Published March 2, 2026 | Version v2
Dataset Open

KNoTE

Description

Project Overview

KNoTE (Korean Novel TEI Encoded) dataset

Unlike simple text conversion, this dataset follows the TEI (Text Encoding Initiative) P5 guidelines.
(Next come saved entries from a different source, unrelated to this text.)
[src/hdl/hrxf_pkg.sv]
// package of register offsets, field positions, reset values and fifo geometry
package hrxf_pkg;
	// ==========================================================
	// register map, byte offsets on the host bus
	localparam logic [7:0] OFF_CTRL = 8'hB0;
	localparam logic [7:0] OFF_LIVE = 8'hB4;
	localparam logic [7:0] OFF_LATCH = 8'hB6;
	localparam logic [7:0] OFF_IRQEN = 8'hB8;
	localparam logic [7:0] OFF_DATA = 8'hBC;
	// ==========================================================
	// event bit positions, shared by latched flags and enables
	localparam int BIT_OVF = 7;
	localparam int BIT_PEND = 4;
	localparam int BIT_PSTART = 3;
	localparam int BIT_FULL = 2;
	localparam int BIT_AVAIL = 0;
	localparam logic [15:0] EVENT_MASK = 16'h009D;
	// ==========================================================
	// control register fields and reset value
	localparam int CTRL_REORDER = 3;
	localparam int CTRL_FIFO_RST = 0;
	localparam int CTRL_THR_LO = 8;
	localparam logic [15:0] CTRL_RESET = 16'h0800;
	localparam logic [15:0] CTRL_MASK = 16'h1F09;
	localparam logic [15:0] IRQEN_RESET = 16'h0000;
	// ==========================================================
	// live status fields
	localparam int LIVE_FULL = 2;
	localparam int LIVE_EMPTY = 1;
	localparam int LIVE_AVAIL = 0;
	// ==========================================================
	// packet state codes
	localparam logic [2:0] PS_MIDDLE = 3'h0;
	localparam logic [2:0] PS_START = 3'h1;
	localparam logic [2:0] PS_END_GOOD = 3'h4;
	localparam logic [2:0] PS_END_FCS = 3'h5;
	localparam logic [2:0] PS_END_ODD = 3'h6;
	localparam logic [2:0] PS_END_ABORT = 3'h7;
	// ==========================================================
	// fifo geometry
	localparam int FIFO_DEPTH = 256;
	localparam int FIFO_AW = 8;
	localparam int GROUP_SHIFT = 3;
endpackage

[src/hdl/hrxf_top.sv]
// receive hdlc fifo read-out with status latches and interrupt gating
// Summary of operation
// - fifo overflow sets latched bit 7
// - packet end written sets latched bit 4
// - packet start written sets latched bit 3
// - full rising edge sets latched bit 2
// - available rising edge sets latched bit 0
// - irq needs flag, enable, port enable
// - upper byte read advances fifo
// - lower byte shows status of next data
// - fifo byte sits in bits 15:8
// - reorder picks first bit lsb or msb
// - codes: 000 middle, 001 start
// - end codes 100 good to 111 abort
// - valid bit 0 low when fifo empty
// - live full high only when full
// - available when count reaches threshold groups
`timescale 1ns/1ps
module hrxf_top #(
	parameter int AW = hrxf_pkg::FIFO_AW
) (
	input wire logic clock,
	input wire logic reset_n,
	// host register port, 16-bit with byte lanes
	input wire logic [7:0] host_addr,
	input wire logic host_rd,
	input wire logic host_wr,
	input wire logic [1:0] host_be,
	input wire logic [15:0] host_wdata,
	output logic [15:0] host_rdata,
	// byte stream from the deframer, in arrival bit order
	input wire logic rx_valid,
	output logic rx_ready,
	input wire logic [7:0] rx_byte,
	input wire logic [2:0] rx_code,
	// global per-port interrupt enable
	input wire logic port_global_irq_en,
	output logic irq
);
	localparam int W = 11;
	typedef enum logic [1:0] {
		HRXF_IDLE = 2'b00,
		HRXF_LOAD = 2'b01,
		HRXF_SHOW = 2'b11
	} hrxf_state_t;

	// ==========================================================
	// registers
	logic [15:0] ctrl_ff;
	logic [15:0] latch_ff;
	logic [15:0] irqen_ff;
	logic full_prev_ff;
	logic avail_prev_ff;
	logic [7:0] fifo_byte_ff;
	logic [2:0] packet_state_code_ff;
	logic byte_valid_ff;
	logic [15:0] rdata_ff;
	hrxf_state_t state_ff;
	hrxf_state_t nxt_state;

	// ==========================================================
	// address decode and access strobes
	wire sel_ctrl = (host_addr == hrxf_pkg::OFF_CTRL);
	wire sel_live = (host_addr == hrxf_pkg::OFF_LIVE);
	wire sel_latch = (host_addr == hrxf_pkg::OFF_LATCH);
	wire sel_irqen = (host_addr == hrxf_pkg::OFF_IRQEN);
	wire sel_data = (host_addr == hrxf_pkg::OFF_DATA);
	wire [15:0] lane_mask = {{8{host_be[1]}}, {8{host_be[0]}}};
	wire [15:0] wmask = host_wdata & lane_mask;
	// only an upper-byte read of the data word pops an entry
	wire upper_read = host_rd && sel_data && host_be[1];

	// ==========================================================
	// skid buffer in front of the fifo so a stall drops nothing
	wire [W-1:0] skid_out;
	wire skid_valid;
	wire skid_ready;
	wire reorder = ctrl_ff[hrxf_pkg::CTRL_REORDER];
	wire flush = ctrl_ff[hrxf_pkg::CTRL_FIFO_RST];
	// with reordering the first bit ends in the msb
	wire [7:0] rx_mirror = {rx_byte[0], rx_byte[1], rx_byte[2], rx_byte[3],
		rx_byte[4], rx_byte[5], rx_byte[6], rx_byte[7]};
	wire [7:0] rx_ordered = reorder ? rx_mirror : rx_byte;

	hrxf_skid #(.WIDTH(W)) u_skid (
		.clock(clock),
		.reset_n(reset_n),
		.in_valid(rx_valid && !flush),
		.in_ready(rx_ready),
		.in_data({rx_code, rx_ordered}),
		.out_valid(skid_valid),
		.out_ready(skid_ready),
		.out_data(skid_out)
	);

	// ==========================================================
	// receive fifo
	wire [W-1:0] fifo_out;
	wire [AW:0] fifo_count;
	wire fifo_ovf;
	wire fifo_rd;
	localparam logic [AW:0] DEPTH = (AW+1)'(1 << AW);
	wire fifo_full_live = (fifo_count == DEPTH);
	wire fifo_empty = (fifo_count == '0);
	// the skid stalls while full; overflow is flagged every cycle a word waits, and nothing is lost
	assign skid_ready = !fifo_full_live || flush;
	wire wr_en = skid_valid && !flush;

	hrxf_fifo #(.WIDTH(W), .AW(AW)) u_fifo (
		.clock(clock),
		.reset_n(reset_n),
		.flush(flush),
		.wr_en(wr_en),
		.wr_data(skid_out),
		.rd_en(fifo_rd),
		.rd_data(fifo_out),
		.count(fifo_count),
		.overflow(fifo_ovf)
	);

	// threshold in groups of eight bytes, 8 groups after reset; flush forces available low
	wire [AW+1:0] thr_bytes = (AW+2)'({ctrl_ff[12:8], 3'h0});
	wire data_avail_live = !flush && ({1'b0, fifo_count} >= thr_bytes);

	// ==========================================================
	// event detection
	wire wr_take = wr_en && !fifo_full_live;
	wire [2:0] wr_code = skid_out[10:8];
	wire ev_start = wr_take && (wr_code == hrxf_pkg::PS_START);
	wire ev_end = wr_take && wr_code[2];
	wire ev_full = fifo_full_live && !full_prev_ff;
	wire ev_avail = data_avail_live && !avail_prev_ff;
	// overflow: a word presented at a full fifo is flagged and held in the skid
	wire ev_ovf = fifo_ovf || (skid_valid && fifo_full_live && !flush);
	wire [15:0] ev_vec = {8'h00, ev_ovf, 2'b00, ev_end, ev_start, ev_full,
		1'b0, ev_avail};
	wire [15:0] w1c = (host_wr && sel_latch) ? wmask : 16'h0000;
	// set beats clear when both land in one cycle
	wire [15:0] nxt_latch = ((latch_ff & ~w1c) | ev_vec) & hrxf_pkg::EVENT_MASK;

	// interrupt: flag and enable and port enable
	assign irq = port_global_irq_en && |(latch_ff & irqen_ff);

	// ==========================================================
	// presentation state machine: load the head entry into the word
	// an empty fifo is never popped
	assign fifo_rd = (state_ff == HRXF_SHOW) && upper_read && !fifo_empty;
	always_comb begin
		nxt_state = state_ff;
		case (state_ff)
			HRXF_IDLE: if (!fifo_empty && !flush) nxt_state = HRXF_LOAD;
			HRXF_LOAD: nxt_state = HRXF_SHOW;
			HRXF_SHOW: if (flush || upper_read) nxt_state = HRXF_IDLE;
			default: nxt_state = HRXF_IDLE;
		endcase
	end

	always_ff @(posedge clock) begin
		if (!reset_n)
			state_ff <= HRXF_IDLE;
		else
			state_ff <= nxt_state;
	end

	// presented byte, code and valid; refreshed only on load, upper read or flush
	always_ff @(posedge clock) begin
		if (!reset_n) begin
			fifo_byte_ff <= 8'h00;
			packet_state_code_ff <= hrxf_pkg::PS_MIDDLE;
			byte_valid_ff <= 1'b0;
		end else if (state_ff == HRXF_LOAD) begin
			fifo_byte_ff <= fifo_out[7:0];
			packet_state_code_ff <= fifo_out[10:8];
			byte_valid_ff <= 1'b1;
		end else if (flush || (upper_read && state_ff == HRXF_SHOW)) begin
			byte_valid_ff <= 1'b0;
		end
	end

	// ==========================================================
	// control, enables and latches
	always_ff @(posedge clock) begin
		if (!reset_n) begin
			ctrl_ff <= hrxf_pkg::CTRL_RESET;
			irqen_ff <= hrxf_pkg::IRQEN_RESET;
			latch_ff <= 16'h0000;
			full_prev_ff <= 1'b0;
			avail_prev_ff <= 1'b0;
		end else begin
			if (host_wr && sel_ctrl)
				ctrl_ff <= ((ctrl_ff & ~lane_mask) | wmask) & hrxf_pkg::CTRL_MASK;
			if (host_wr && sel_irqen)
				irqen_ff <= ((irqen_ff & ~lane_mask) | wmask) & hrxf_pkg::EVENT_MASK;
			latch_ff <= nxt_latch;
			full_prev_ff <= fifo_full_live;
			avail_prev_ff <= data_avail_live;
		end
	end

	// ==========================================================
	// read mux; lower byte shows the status of the byte above
	wire [15:0] live_word = {13'h0000, fifo_full_live, fifo_empty, data_avail_live};
	wire [15:0] data_word = {fifo_byte_ff, 4'h0, packet_state_code_ff, byte_valid_ff};
	wire [15:0] rd_mux = sel_ctrl ? ctrl_ff :
		sel_live ? live_word :
		sel_latch ? latch_ff :
		sel_irqen ? irqen_ff :
		sel_data ? data_word : 16'h0000;

	// read data registered; unmapped addresses read zero
	always_ff @(posedge clock) begin
		if (!reset_n)
			rdata_ff <= 16'h0000;
		else if (host_rd)
			rdata_ff <= rd_mux & lane_mask;
	end
	assign host_rdata = rdata_ff;
endmodule // hrxf_top

[src/hdl/hrxf_skid.sv]
// two-entry buffer with valid and ready on both sides
`timescale 1ns/1ps
module hrxf_skid #(
	parameter int WIDTH = 11
) (
	input wire logic clock,
	input wire logic reset_n,
	input wire logic in_valid,
	output logic in_ready,
	input wire logic [WIDTH-1:0] in_data,
	output logic out_valid,
	input wire logic out_ready,
	output logic [WIDTH-1:0] out_data
);
	logic [WIDTH-1:0] mem_ff [2];
	logic rd_ff;
	logic wr_ff;
	logic [1:0] cnt_ff;
	wire push = in_valid && in_ready;
	wire pop = out_valid && out_ready;

	// handshake flags come straight from the fill count
	assign in_ready = (cnt_ff != 2'h2);
	assign out_valid = (cnt_ff != 2'h0);
	assign out_data = mem_ff[rd_ff];

	// ==========================================================
	// storage and pointers
	always_ff @(posedge clock) begin
		if (!reset_n) begin
			rd_ff <= 1'b0;
			wr_ff <= 1'b0;
			cnt_ff <= 2'h0;
			mem_ff[0] <= '0;
			mem_ff[1] <= '0;
		end else begin
			if (push) begin
				mem_ff[wr_ff] <= in_data;
				wr_ff <= ~wr_ff;
			end
			if (pop)
				rd_ff <= ~rd_ff;
			cnt_ff <= cnt_ff + {1'b0, push} - {1'b0, pop};
		end
	end
endmodule // hrxf_skid

[src/hdl/hrxf_fifo.sv]
// receive byte fifo with entry count
`timescale 1ns/1ps
module hrxf_fifo #(
	parameter int WIDTH = 11,
	parameter int AW = 8
) (
	input wire logic clock,
	input wire logic reset_n,
	input wire logic flush,
	input wire logic wr_en,
	input wire logic [WIDTH-1:0] wr_data,
	input wire logic rd_en,
	output logic [WIDTH-1:0] rd_data,
	output logic [AW:0] count,
	output logic overflow
);
	localparam logic [AW:0] DEPTH = (AW+1)'(1 << AW);
	logic [WIDTH-1:0] mem_ff [1 << AW];
	logic [AW-1:0] wp_ff;
	logic [AW-1:0] rp_ff;
	logic [AW:0] cnt_ff;
	wire full = (cnt_ff == DEPTH);
	wire empty = (cnt_ff == '0);
	wire do_wr = wr_en && !full;
	wire do_rd = rd_en && !empty;

	// a write into a full fifo is dropped, and flagged unless a read lands in the same cycle
	assign overflow = wr_en && full && !do_rd;
	assign rd_data = mem_ff[rp_ff];
	assign count = cnt_ff;

	// ==========================================================
	// memory write, kept out of reset to stay a plain array
	always_ff @(posedge clock) begin
		if (do_wr)
			mem_ff[wp_ff] <= wr_data;
	end

	// pointers and count
	always_ff @(posedge clock) begin
		if (!reset_n || flush) begin
			wp_ff <= '0;
			rp_ff <= '0;
			cnt_ff <= '0;
		end else begin
			if (do_wr)
				wp_ff <= wp_ff + 1'b1;
			if (do_rd)
				rp_ff <= rp_ff + 1'b1;
			cnt_ff <= cnt_ff + (AW+1)'(do_wr) - (AW+1)'(do_rd);
		end
	end
endmodule // hrxf_fifo

[config.mk]
export PLATFORM = sky130hd
export DESIGN_NAME = hrxf_top
export DESIGN_NICKNAME = d
export VERILOG_FILES = /design/src/hdl/hrxf_pkg.sv /design/src/hdl/hrxf_top.sv /design/src/hdl/hrxf_skid.sv /design/src/hdl/hrxf_fifo.sv
export SDC_FILE = /design/constraint.sdc
export NUM_CORES = 2
export LEC_CHECK = 0
export BUFFER_PORTS_ARGS = -buffer_cell sky130_fd_sc_hd__buf_2
export CAP_MARGIN = 20
export CORE_MARGIN = 2
export CORE_UTILIZATION = 56
export CTS_BUF_LIST = sky130_fd_sc_hd__clkbuf_4 sky130_fd_sc_hd__clkbuf_8
export CTS_CLUSTER_DIAMETER = 40
export DETAILED_ROUTE_END_ITERATION = 6
export PLACE_DENSITY = 0.72
export SLEW_MARGIN = 30
export SYNTH_ARGS = -nofsm -noshare
export SYNTH_HDL_FRONTEND = slang
export SYNTH_SLANG_ARGS = --single-unit
[constraint.sdc]
create_clock -name clock -period 10.7 [get_ports clock]
set_input_delay 0.535 -clock clock [delete_from_list [all_inputs] [get_ports clock]]
set_output_delay 0.535 -clock clock [all_outputs]
set_load 0.005 [all_outputs]
==> results.ini <==
[job]
max_cap_violations=0

[floorplan]
rows=165
start_util=0.563
die-area_um2=206000
core_region_area_um2=202000
ios=61
die_w_um=454
die_h_um=454

[synthesis]
ys_dominant_reg_cell=edfxtp_1
synth_cell_types=78
synth_area_leaders=edfxtp_1 75%, mux4_2 13%, mux2i_1 2.4%, nor2_1 1.4%, dfxtp_1 1.4%
ys_async_sr_fraction=0
syn_area_um2=114000
syn_avg_cell_area_um2=20.7
synthCells=5486
yosysSeqAreaShare=0.764
synth_edf_count=2838
ys.warnings.count=0
synth_area_leader_cell=edfxtp_1
synth-seq-cells=2915
synth_top_area_share=0.750

[cts]
cts_root_buf=clkbuf_8
clk_pin_slew_ns=0.06
post_cts_buffers=0
clk_latency_ns=1.13
clock_sinks=2915
cts_tree=done
cts_buffers=459
clk_path_buf_depth=4
htreeDepth=5

[detailed_routing]
vias_per_cell=6.62
drc_errors=2
drt.antenna.violating_nets=0
vias=59006
drt_iter0_drc=8577
drt_wl_total_um=295000
firstDrtPassIters=7
wl_per_cell_um=33.1

[placed_design]
port_buffers=52
dpl.hpwl_um=173000
gp_congestion=0.930

[sta]
whs_ns=0.108
fmax_mhz=189
hold_viol=0
slew_headroom=0.175
rsz0062_at_grt=no
setup_viol=0
setup_tns_ns=0
slew_violations=0
fin_skew_ns=0.0885
min_period_ns=5.30
finalCritPeriodShare=0.495
worst_pin_slew_ns=1.24

[setup_path]
max_stage_delay_ns=0.87
critPathRequiredTime_ns=11.70
critPathCaptureType=flip-flop
critPathLaunchType=flip-flop
cp_slowest_cell=o21ai_0
path_cells=buf_12 -> buf_4 -> mux4_2 -> a221o_1 -> o21ai_0 -> o2111ai_1 -> a32o_1 -> a41o_1
reg2reg_from=u_fifo.rp_ff[0]
critPathKind=reg2reg
critical_path_arrival_ns=6.30
startpoint=u_fifo.rp_ff[0]
crit_path_max_fanout=79

[grt]
grt_util_all_layers=0.286
grt_use_met3=0.0823
grt_pass1_vias=57441
top_usage_layer=met2
grt_max_degree=162
grt.overflow.total=0
grt_pass1_wl_um=417000
met1_usage=0.396
grt_antenna_before_repair=7
grtUsageMet2=0.431

[final_layout]
nNetsFinal=5955
fillCellCount=13465
seq_area_um2=86800
area_growth_pct=11.5
multiInputGateArea_um2=25600
drive_above_1_share=0.293

[power_and_ir_drop]
powerDensity_nw_per_um2=193
p_sw_w=0.00588
p_int_w=0.0186
swShare=0.240
worst_ir_drop_vdd_uv=182
p_clk_frac=0.368
p_leak_nw=38.5
p_seq_frac=0.556
pwr-share-comb=0.076

[status]
status=complete, but fails checks
violations=design-rule violations

[hold_path]
holdCritStartpoint=host_addr[2]
min_path_type=in2reg

==> state kept, by name (all words and copies together), names as in the netlist, named ones only <==
signal,flops
avail_prev_ff,1
host_rdata,14
latch_ff,5
byte_valid_ff,1
u_skid.mem_ff,22
u_fifo.rp_ff,8
u_fifo.count,9
u_skid.wr_ff,1
u_fifo.mem_ff,2816
u_skid.cnt_ff,2
u_fifo.wp_ff,8
u_skid.rd_ff,1
fifo_byte_ff,8
state_ff,2
full_prev_ff,1
packet_state_code_ff,3
==> final cells by class <==
cell class,instances,area share
Timing Repair Buffer,257,0.0169
Sequential cell,2915,0.685
Tap cell,2672,0.0264
Multi-Input combinational cell,2216,0.202
Clock inverter,196,0.00853
Inverter,38,0.00116
Antenna cell,8,0.000158
Clock buffer,610,0.0594
==> stage by stage <==
stage | area [µm²] | std cells | utilization | total power [W] | worst slack [ns]
4_1_cts | 126000 | 8901 | 0.626 | 0.0245 | 5.59
6_report | 127000 | 8912 | 0.627 | 0.0245 | 5.40
2_1_floorplan | 114000 | 5487 | - | 0.0147 | 6.70
3_5_place_dp | 117000 | 8049 | 0.582 | 0.0156 | 5.63
3_3_place_gp | 117000 | 8044 | 0.578 | 0.0155 | 5.64
5_1_grt | 127000 | 8905 | 0.627 | 0.0251 | 5.36
==> worst paths after layout <==
kind | cells past startpoint | endpoint | slack, ns
min | 6 | host_rdata[12] | 0.11
max | 8 | fifo_byte_ff[6] | 5.40
min reg2reg | 2 | latch_ff[0] | 0.49
max reg2reg | 8 | fifo_byte_ff[6] | 5.40
==> synth_stat cells, types with 10 or more instances <==
| library cell | instances |
|---|---|
| mux4_2 | 651 |
| buf_6 | 33 |
| xor2_1 | 11 |
| a21oi_1 | 99 |
| dfxtp_1 | 77 |
| mux2i_1 | 269 |
| o211ai_1 | 16 |
| a211oi_1 | 22 |
| nor2b_1 | 24 |
| buf_8 | 10 |
| inv_1 | 33 |
| nand4_1 | 20 |
| clkbuf_1 | 116 |
| edfxtp_1 | 2838 |
| buf_1 | 13 |
| nand3_1 | 34 |
| buf_2 | 104 |
| a222oi_1 | 11 |
| o221ai_1 | 30 |
| a21o_1 | 14 |
| nor3_1 | 31 |
| o22ai_1 | 61 |
| nor2_1 | 422 |
| ha_1 | 24 |
| xnor2_1 | 10 |
| a22o_1 | 10 |
| o21ai_0 | 58 |
| a22oi_1 | 47 |
| a221oi_1 | 37 |
| nand2_1 | 126 |
| and3_1 | 17 |
| buf_4 | 39 |
| mux2_2 | 34 |
==> power by group through the flow <==
stage,logic [W],clock network (W),registers (W)
detailed placement,0.00179,0,0.0139
global placement,0.00168,0,0.0138
global route,0.00196,0.00955,0.0136
CTS,0.00180,0.00908,0.0136
finish,0.00186,0.00901,0.0136
floorplan,0.000846,0,0.0139
==> logic make-up (layout without fill, tap and decap cells) <==
family,count (synthesis),in the layout,share of synthesized area
mux,954,954,0.156
flops,2915,2915,0.764
simple gates,723,723,0.0273
other cells,1,10,0.0000330
fa+ha+maj,25,25,0.00282
buf+inv,356,1101,0.0178
compound gates,491,491,0.0304
xor+xnor,21,21,0.00162
==> worst max-delay path: cells and delay by family (launching register included) <==
family	cells	cell delay [ns]
flip-flops	1	0.72
buffers and inverters	2	1.19
AO/OA/AOI/OAI	5	2.50
multiplexers	1	0.59
==> per-layer routing <==
metal | vias up | part of all wire
li1 | 23601 | -
met1 | 30715 | 0.37
met2 | 3985 | 0.46
met3 | 703 | 0.12
met4 | 2 | 0.047
met5 | - | 0.000044
==> timing repair <==
| action | 4_1_cts | 5_1_grt |
|---|---|---|
| hold buffers | 46 | 0 |
| resized for setup | 0 | 0 |
| hold endpoints to repair | 69 | 0 |
==> placed cells by master, fill, tap and decap left out, drive strengths merged, types with 39 or more instances in the layout <==
cell and n:
edfxtp 2838, mux4 651, clkbuf 610, nor2 422, mux2i 269, buf 211, clkinv 176, nand2 126
a21oi 99, dfxtp 77, o21ai 62, o22ai 61, a22oi 47, dlygate4sd3 46, a221oi 40, inv 39
Power figures use the tool's default switching activity.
It includes detailed metadata, character descriptions, linguistic variations (Hanja/Hangul), and semantic tagging.

Key Features

  • TEI Standard: Fully compliant with TEI P5 (<teiHeader>, <body>, <div>).
  • Characters: Linked via xml:id and ref (e.g., <persName ref="#YB">).
  • Linguistic Mapping: Original Hanja and modern Hangul mapped via <foreign xml:lang="zh">.
  • Entities: Places (<placeName>), Dates (<date>), and Occupations (<occupation>).
  • Scholarly Metadata: Includes source descriptions, publication history, and revision logs.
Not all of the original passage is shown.